Input data>
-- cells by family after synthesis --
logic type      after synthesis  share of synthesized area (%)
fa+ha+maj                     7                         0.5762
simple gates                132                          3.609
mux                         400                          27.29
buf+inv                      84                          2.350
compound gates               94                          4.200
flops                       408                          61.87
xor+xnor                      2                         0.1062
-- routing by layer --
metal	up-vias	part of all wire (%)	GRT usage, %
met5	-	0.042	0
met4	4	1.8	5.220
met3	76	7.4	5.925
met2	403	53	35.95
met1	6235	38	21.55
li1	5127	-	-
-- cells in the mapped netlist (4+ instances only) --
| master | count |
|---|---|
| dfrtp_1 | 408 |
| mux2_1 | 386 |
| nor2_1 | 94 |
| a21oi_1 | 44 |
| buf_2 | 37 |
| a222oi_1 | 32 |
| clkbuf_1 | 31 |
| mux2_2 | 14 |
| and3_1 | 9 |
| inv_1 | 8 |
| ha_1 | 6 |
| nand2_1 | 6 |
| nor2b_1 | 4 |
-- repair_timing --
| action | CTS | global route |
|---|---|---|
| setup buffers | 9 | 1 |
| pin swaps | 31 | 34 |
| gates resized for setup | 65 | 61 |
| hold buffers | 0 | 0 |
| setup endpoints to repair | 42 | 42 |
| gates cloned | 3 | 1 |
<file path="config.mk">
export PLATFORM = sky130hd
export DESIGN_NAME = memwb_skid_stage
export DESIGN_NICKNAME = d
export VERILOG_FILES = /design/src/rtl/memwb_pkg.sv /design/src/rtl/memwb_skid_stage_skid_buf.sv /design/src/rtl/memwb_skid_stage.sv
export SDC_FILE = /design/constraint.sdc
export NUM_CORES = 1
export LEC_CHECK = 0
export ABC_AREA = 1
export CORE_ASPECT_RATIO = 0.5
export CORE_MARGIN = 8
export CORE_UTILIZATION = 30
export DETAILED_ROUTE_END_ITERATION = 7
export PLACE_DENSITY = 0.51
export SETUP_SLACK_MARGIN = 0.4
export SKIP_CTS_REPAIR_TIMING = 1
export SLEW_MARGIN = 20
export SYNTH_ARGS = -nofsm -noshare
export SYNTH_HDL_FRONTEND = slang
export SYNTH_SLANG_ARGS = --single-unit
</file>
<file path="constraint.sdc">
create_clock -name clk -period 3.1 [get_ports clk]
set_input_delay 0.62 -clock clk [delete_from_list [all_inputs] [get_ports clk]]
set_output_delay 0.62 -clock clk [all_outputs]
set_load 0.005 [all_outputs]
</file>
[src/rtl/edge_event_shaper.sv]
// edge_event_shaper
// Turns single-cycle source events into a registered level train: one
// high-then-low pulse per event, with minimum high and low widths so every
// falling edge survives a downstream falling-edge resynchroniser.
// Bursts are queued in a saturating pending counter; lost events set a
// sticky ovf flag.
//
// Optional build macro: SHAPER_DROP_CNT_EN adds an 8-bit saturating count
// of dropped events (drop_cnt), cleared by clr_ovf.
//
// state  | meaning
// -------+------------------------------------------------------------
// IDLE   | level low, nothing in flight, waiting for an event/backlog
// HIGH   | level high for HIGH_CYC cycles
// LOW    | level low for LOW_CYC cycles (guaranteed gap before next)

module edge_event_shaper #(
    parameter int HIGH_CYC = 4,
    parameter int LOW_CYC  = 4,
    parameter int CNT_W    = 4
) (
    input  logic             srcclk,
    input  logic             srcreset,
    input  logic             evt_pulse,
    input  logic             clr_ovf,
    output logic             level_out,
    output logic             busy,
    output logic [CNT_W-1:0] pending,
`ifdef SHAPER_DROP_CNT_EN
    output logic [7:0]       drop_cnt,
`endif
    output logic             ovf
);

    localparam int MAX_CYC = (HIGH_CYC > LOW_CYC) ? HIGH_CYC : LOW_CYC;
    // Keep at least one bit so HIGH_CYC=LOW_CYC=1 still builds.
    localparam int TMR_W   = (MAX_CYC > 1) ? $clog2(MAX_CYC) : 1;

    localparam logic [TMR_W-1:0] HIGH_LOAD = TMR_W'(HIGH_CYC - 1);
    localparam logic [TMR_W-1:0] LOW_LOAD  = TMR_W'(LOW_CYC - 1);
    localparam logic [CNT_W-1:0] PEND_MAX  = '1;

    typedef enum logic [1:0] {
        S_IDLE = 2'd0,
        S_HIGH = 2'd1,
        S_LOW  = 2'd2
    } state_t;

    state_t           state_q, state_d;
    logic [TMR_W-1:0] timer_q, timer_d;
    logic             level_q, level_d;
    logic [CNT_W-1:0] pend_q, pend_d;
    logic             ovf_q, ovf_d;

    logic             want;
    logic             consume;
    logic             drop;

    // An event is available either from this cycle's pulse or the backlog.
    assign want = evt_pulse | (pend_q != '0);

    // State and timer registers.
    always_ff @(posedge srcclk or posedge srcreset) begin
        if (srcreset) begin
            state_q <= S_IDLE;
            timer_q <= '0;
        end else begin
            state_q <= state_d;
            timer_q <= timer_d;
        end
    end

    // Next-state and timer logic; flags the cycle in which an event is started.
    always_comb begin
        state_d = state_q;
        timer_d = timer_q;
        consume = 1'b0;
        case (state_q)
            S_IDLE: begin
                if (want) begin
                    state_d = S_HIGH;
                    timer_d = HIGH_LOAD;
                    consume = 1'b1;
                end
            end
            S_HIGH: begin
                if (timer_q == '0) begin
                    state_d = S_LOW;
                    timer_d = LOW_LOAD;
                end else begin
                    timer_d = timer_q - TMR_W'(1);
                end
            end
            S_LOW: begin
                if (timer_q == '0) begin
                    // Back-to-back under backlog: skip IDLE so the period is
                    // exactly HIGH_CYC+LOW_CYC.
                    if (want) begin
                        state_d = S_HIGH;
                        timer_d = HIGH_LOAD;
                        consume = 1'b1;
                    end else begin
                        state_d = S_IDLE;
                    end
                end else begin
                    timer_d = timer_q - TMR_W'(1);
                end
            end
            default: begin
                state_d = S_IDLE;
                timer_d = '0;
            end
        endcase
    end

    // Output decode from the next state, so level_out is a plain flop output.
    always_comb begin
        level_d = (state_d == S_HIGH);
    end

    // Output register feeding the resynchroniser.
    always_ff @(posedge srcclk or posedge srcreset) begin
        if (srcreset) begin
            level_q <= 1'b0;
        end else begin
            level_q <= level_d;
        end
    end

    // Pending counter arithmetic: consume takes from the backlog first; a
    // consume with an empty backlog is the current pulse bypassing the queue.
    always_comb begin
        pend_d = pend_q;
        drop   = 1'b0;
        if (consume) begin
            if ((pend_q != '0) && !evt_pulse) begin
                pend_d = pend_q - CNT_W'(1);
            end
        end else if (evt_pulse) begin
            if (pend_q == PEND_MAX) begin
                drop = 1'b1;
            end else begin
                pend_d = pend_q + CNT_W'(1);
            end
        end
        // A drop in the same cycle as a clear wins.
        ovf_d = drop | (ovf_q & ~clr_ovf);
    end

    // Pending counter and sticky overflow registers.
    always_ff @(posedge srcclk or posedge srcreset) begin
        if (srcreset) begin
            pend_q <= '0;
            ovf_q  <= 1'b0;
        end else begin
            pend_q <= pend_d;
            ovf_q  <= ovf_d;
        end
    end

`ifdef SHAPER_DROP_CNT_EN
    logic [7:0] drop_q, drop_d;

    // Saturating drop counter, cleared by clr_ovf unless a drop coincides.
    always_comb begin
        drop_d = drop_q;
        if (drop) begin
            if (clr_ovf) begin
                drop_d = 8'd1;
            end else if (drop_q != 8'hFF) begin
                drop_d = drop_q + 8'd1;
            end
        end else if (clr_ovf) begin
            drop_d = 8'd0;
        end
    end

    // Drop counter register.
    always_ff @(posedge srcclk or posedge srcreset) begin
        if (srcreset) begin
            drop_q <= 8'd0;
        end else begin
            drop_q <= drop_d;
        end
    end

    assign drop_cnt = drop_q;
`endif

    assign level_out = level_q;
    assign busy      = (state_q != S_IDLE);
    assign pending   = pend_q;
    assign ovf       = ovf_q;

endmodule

Work task> Copy down every line of the material above that includes the string "after".

Solution>
-- cells by family after synthesis --
logic type      after synthesis  share of synthesized area (%)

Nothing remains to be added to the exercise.